Data extract:
# # # # #

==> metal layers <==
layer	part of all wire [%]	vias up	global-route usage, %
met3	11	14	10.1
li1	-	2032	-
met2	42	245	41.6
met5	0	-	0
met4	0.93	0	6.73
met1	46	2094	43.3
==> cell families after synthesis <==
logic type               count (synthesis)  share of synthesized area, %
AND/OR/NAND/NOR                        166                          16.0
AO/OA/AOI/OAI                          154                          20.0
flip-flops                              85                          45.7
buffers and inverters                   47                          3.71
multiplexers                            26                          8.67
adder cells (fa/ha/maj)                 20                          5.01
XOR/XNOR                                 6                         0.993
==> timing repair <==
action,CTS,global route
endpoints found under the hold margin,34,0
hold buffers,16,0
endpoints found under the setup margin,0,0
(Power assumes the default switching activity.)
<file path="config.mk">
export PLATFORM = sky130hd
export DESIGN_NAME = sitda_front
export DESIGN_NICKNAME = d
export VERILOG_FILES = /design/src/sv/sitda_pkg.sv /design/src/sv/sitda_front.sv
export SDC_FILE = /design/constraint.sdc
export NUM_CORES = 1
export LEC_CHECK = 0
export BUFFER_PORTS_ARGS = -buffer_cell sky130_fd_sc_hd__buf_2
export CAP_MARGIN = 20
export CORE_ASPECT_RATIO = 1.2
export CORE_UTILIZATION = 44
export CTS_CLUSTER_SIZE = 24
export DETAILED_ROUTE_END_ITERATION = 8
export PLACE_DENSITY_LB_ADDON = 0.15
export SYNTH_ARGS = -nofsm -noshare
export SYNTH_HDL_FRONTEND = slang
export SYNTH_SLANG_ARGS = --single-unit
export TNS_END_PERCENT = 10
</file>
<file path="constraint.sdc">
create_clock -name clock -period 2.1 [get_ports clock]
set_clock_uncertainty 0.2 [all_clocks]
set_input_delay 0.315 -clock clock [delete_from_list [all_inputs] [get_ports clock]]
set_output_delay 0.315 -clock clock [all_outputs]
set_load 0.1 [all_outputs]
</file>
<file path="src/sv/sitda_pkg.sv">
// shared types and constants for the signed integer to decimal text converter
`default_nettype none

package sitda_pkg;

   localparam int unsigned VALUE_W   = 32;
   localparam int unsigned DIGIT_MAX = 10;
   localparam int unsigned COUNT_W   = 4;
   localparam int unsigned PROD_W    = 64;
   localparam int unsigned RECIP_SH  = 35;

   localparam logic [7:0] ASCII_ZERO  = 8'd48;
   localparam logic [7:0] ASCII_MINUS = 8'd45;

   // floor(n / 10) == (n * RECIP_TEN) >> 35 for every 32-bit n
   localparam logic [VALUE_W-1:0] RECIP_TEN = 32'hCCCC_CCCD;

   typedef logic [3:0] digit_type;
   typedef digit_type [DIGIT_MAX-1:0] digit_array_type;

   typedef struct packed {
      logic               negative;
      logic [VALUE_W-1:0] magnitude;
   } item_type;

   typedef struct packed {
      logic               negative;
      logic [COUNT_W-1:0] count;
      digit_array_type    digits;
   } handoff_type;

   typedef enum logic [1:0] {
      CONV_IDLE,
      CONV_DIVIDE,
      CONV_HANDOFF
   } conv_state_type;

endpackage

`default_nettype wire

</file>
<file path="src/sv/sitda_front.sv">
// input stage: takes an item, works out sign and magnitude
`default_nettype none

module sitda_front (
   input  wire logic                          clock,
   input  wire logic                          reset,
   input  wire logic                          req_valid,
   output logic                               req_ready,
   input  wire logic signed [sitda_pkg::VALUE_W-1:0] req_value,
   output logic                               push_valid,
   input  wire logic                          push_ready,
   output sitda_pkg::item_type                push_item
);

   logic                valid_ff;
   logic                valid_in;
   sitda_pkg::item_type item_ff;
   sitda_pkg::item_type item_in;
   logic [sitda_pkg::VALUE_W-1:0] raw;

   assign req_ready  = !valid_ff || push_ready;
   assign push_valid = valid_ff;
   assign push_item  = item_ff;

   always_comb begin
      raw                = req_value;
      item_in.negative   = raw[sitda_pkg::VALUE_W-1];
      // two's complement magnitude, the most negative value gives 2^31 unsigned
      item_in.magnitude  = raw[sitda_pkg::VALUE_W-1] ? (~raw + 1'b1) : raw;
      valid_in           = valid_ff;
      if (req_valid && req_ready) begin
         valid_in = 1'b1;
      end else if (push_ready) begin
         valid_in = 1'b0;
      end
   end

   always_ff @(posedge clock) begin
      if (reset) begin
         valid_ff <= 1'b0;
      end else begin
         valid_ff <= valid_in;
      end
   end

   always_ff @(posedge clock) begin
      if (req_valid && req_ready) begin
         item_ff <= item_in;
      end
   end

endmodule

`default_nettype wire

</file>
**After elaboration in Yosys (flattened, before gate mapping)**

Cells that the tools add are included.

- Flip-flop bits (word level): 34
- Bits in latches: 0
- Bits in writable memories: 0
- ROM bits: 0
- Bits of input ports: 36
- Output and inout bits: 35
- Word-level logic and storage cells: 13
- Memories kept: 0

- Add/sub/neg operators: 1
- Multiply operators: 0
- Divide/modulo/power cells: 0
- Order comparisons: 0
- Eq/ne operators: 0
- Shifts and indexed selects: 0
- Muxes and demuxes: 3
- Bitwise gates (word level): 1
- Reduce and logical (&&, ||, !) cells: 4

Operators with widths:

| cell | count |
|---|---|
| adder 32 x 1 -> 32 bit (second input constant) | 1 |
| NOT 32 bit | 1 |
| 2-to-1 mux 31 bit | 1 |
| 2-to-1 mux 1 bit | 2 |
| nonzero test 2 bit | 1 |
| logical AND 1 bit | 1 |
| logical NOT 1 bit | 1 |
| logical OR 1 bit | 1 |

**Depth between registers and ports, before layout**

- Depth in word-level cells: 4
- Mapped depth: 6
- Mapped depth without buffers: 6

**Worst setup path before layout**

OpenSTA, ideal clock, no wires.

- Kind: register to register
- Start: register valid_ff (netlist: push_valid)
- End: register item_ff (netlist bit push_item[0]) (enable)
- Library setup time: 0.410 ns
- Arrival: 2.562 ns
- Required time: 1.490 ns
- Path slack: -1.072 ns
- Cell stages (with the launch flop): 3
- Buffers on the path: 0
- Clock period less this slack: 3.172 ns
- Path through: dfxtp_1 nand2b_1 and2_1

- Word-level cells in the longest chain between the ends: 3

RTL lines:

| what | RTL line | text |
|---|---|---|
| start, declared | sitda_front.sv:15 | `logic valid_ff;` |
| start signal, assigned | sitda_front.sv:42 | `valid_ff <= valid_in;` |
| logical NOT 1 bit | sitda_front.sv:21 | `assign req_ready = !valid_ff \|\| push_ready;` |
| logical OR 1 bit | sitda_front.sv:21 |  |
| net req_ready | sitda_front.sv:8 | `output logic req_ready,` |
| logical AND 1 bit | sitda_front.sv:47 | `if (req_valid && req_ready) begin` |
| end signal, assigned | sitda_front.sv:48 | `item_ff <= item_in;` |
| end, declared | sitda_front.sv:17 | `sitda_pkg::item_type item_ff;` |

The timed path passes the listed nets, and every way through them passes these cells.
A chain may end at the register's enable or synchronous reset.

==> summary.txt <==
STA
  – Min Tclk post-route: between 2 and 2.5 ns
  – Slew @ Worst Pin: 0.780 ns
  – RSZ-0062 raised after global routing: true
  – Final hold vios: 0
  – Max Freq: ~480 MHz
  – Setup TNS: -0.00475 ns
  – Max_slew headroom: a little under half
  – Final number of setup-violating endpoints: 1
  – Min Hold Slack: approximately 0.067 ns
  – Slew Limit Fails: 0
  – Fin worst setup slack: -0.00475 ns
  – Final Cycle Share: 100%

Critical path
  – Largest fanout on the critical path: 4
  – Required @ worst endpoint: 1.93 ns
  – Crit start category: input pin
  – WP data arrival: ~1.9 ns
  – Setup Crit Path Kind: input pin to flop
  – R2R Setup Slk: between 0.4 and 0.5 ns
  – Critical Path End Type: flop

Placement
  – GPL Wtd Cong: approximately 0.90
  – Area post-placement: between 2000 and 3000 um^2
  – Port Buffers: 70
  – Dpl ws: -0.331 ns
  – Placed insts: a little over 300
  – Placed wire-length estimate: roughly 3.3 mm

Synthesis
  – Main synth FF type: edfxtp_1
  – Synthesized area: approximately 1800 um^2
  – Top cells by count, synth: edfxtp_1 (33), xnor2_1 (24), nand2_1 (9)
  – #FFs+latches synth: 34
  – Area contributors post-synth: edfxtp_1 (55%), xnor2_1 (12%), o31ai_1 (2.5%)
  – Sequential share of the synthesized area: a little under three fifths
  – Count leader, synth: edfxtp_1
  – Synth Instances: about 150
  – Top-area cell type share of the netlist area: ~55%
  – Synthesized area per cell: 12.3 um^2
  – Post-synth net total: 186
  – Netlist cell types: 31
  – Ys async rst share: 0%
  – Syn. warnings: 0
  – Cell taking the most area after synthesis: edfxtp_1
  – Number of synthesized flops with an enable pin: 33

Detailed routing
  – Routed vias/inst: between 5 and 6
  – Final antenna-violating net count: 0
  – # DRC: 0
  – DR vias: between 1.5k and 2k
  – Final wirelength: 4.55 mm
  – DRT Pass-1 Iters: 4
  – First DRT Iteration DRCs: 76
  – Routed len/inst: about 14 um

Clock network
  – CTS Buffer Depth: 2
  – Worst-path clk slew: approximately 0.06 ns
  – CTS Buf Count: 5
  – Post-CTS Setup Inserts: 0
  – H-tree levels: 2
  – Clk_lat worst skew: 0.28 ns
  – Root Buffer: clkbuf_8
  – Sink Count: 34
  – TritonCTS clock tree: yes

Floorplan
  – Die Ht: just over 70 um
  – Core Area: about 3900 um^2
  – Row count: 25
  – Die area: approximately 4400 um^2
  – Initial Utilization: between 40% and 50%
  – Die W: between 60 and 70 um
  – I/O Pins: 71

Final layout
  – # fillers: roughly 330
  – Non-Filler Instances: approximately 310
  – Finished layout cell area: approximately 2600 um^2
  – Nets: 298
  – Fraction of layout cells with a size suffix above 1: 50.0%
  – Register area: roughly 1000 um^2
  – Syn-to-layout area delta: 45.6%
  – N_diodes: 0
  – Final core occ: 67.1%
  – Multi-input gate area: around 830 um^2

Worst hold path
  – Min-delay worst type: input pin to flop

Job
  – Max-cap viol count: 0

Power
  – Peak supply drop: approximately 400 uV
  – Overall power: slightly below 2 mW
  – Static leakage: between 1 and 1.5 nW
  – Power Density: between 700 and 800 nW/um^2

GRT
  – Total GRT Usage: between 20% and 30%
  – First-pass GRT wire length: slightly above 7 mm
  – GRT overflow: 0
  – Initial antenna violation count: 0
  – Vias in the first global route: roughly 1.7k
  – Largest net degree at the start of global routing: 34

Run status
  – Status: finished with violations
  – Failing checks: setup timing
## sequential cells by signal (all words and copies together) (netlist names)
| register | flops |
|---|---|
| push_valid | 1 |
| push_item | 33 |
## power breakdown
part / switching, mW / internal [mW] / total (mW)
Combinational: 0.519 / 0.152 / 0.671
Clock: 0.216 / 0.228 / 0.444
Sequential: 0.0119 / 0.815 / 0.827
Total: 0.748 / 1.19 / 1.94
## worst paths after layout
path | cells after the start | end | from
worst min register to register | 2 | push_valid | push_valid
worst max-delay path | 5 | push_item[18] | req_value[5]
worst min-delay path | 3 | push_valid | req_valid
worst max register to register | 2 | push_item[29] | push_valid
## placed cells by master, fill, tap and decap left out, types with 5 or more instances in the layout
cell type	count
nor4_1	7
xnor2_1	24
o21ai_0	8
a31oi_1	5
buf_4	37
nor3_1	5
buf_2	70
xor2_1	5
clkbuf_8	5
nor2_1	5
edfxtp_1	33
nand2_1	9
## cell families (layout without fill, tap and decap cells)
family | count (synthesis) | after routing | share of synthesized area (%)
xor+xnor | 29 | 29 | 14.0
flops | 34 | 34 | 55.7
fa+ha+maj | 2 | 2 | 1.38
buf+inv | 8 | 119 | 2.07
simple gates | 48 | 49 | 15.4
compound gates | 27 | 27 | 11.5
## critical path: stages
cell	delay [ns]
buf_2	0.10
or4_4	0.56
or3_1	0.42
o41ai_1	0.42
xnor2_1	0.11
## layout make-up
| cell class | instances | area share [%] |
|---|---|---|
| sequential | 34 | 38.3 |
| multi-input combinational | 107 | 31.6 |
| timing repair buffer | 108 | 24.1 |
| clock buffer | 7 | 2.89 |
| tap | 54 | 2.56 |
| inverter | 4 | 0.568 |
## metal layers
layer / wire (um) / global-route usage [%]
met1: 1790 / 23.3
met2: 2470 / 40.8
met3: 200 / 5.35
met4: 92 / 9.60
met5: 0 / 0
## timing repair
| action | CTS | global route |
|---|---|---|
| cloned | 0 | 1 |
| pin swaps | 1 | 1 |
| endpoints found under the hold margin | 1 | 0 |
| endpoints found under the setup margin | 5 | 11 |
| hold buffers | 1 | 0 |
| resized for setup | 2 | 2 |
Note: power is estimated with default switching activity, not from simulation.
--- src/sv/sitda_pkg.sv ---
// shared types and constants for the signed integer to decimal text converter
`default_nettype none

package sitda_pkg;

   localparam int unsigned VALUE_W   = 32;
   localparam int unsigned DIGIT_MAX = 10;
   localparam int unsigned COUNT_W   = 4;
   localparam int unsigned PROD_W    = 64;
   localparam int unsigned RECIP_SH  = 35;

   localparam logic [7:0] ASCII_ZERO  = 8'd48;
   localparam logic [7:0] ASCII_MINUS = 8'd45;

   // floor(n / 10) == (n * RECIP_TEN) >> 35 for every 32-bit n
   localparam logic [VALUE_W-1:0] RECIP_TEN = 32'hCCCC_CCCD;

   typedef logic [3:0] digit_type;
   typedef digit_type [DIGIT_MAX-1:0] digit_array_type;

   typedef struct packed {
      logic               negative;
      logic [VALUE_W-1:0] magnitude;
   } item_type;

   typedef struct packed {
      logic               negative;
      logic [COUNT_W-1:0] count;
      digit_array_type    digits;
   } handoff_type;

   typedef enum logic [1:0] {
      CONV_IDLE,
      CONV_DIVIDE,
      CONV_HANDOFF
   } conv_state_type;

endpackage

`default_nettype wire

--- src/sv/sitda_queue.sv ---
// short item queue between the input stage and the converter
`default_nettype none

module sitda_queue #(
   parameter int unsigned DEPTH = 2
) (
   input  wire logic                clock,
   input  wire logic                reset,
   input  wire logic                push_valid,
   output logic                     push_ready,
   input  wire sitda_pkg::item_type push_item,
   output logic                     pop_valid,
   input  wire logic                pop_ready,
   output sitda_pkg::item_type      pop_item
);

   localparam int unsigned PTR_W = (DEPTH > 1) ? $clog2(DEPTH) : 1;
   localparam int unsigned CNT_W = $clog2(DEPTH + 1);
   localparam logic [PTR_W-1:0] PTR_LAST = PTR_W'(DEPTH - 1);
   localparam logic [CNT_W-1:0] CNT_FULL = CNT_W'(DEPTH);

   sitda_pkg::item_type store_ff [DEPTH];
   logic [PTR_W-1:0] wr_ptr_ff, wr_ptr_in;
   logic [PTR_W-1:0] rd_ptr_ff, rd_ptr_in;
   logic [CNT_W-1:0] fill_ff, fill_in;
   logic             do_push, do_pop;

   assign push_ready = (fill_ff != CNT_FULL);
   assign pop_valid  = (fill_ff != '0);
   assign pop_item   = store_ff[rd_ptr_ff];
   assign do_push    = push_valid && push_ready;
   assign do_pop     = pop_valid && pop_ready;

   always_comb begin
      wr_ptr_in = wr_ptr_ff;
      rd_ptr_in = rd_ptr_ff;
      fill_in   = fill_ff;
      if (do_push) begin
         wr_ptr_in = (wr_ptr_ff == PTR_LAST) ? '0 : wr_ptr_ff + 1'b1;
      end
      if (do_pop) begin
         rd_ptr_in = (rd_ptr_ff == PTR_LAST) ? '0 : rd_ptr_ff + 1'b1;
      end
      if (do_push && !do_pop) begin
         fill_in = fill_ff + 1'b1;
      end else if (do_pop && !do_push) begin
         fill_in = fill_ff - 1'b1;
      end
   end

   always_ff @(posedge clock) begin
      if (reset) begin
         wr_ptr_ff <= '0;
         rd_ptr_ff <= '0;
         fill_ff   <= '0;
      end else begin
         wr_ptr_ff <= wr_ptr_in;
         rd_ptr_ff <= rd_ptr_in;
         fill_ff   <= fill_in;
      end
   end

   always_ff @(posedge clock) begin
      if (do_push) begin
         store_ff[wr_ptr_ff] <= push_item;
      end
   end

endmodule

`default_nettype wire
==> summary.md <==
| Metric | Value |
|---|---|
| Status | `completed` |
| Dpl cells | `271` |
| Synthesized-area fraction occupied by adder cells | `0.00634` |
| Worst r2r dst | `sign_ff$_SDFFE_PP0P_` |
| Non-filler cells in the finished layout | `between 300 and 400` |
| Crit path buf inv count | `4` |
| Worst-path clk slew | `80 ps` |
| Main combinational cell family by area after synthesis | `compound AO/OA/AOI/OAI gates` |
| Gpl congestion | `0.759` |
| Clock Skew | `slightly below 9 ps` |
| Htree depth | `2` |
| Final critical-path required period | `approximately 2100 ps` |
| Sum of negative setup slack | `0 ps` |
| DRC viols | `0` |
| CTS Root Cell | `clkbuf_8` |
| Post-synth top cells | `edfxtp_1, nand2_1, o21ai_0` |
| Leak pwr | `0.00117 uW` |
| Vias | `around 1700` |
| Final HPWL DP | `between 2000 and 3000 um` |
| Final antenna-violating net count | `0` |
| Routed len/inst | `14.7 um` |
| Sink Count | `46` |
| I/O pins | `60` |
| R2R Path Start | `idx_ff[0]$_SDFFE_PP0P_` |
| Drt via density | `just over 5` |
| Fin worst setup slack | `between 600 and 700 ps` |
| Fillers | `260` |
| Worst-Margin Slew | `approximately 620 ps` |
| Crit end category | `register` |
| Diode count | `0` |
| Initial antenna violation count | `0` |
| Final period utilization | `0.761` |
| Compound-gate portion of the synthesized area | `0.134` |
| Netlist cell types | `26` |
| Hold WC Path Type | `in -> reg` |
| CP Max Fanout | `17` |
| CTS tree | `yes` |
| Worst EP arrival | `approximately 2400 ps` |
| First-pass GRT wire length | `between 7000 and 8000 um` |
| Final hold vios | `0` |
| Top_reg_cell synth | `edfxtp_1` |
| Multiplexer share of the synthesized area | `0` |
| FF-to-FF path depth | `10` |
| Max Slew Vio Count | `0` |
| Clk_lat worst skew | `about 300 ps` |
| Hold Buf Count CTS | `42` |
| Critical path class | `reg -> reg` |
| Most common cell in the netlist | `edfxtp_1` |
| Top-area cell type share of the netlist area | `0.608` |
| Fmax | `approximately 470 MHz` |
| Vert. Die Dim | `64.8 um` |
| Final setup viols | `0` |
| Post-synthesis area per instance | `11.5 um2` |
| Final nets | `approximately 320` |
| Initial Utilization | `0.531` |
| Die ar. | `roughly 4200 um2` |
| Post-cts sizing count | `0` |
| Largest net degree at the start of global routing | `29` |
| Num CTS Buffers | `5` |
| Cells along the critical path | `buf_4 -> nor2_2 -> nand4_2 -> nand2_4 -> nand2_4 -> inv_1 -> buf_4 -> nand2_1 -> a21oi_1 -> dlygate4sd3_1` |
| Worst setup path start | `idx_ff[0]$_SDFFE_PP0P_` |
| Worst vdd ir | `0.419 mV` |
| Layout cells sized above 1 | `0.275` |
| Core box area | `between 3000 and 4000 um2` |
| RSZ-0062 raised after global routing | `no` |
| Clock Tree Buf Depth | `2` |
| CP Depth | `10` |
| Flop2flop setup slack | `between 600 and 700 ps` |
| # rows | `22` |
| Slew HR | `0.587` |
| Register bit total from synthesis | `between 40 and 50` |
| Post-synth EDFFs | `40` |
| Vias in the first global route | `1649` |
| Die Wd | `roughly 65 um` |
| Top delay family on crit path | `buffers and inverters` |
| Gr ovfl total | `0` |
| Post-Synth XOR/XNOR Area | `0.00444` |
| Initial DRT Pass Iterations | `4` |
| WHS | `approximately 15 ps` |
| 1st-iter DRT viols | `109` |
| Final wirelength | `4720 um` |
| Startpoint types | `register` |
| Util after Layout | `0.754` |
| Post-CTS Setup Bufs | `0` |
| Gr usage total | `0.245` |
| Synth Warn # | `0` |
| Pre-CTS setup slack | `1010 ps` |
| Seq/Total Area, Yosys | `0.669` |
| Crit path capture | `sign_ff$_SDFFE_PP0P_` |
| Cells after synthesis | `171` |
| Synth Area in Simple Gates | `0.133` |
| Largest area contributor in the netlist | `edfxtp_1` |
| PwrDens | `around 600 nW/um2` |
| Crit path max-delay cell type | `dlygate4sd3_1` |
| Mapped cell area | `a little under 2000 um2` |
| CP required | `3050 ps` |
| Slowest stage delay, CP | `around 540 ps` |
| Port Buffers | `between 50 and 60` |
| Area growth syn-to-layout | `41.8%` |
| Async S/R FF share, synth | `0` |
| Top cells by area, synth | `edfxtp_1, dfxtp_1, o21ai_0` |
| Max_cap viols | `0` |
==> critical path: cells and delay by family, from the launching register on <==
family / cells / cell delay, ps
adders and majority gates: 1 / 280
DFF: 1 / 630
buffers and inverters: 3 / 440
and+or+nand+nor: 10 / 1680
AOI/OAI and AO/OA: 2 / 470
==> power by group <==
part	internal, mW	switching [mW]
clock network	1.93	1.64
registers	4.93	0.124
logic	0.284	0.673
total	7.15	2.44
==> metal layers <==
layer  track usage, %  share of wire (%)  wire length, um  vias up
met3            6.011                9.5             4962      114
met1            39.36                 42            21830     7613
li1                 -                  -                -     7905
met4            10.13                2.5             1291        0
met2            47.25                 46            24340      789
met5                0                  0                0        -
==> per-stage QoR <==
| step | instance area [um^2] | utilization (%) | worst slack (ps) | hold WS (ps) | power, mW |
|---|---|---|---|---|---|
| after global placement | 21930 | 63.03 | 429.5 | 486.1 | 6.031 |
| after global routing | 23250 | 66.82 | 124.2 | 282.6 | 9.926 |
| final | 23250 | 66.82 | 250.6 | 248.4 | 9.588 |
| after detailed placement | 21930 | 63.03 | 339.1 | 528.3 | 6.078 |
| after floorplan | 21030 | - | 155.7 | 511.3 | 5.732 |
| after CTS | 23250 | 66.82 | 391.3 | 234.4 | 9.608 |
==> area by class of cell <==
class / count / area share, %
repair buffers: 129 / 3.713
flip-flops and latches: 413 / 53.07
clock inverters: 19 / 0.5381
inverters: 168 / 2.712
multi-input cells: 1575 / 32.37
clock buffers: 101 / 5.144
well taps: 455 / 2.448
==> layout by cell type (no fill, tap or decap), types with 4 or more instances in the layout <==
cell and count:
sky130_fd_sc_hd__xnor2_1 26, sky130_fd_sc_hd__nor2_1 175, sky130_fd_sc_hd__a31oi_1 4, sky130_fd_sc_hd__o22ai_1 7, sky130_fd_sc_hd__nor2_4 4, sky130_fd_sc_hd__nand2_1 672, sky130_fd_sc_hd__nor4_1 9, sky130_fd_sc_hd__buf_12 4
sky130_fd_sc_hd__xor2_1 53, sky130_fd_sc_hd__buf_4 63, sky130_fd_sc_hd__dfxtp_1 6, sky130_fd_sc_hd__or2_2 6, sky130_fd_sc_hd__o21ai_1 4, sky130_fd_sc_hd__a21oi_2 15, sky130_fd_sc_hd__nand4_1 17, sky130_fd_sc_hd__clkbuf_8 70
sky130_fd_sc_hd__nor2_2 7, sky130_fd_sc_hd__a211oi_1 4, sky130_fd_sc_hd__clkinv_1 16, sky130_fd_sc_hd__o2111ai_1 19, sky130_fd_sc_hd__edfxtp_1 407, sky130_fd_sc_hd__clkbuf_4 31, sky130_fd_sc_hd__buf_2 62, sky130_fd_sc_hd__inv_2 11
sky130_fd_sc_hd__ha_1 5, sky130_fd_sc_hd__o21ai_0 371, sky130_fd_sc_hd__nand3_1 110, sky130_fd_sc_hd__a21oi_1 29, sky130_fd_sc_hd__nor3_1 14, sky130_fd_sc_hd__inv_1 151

# # # # #

Your objective: Restate word for word the entries above, starting at the line with "action,CTS,global route" and ending at the line with "endpoints found under the setup margin,0,0", inclusive, and no others.

Answer space:
action,CTS,global route
endpoints found under the hold margin,34,0
hold buffers,16,0
endpoints found under the setup margin,0,0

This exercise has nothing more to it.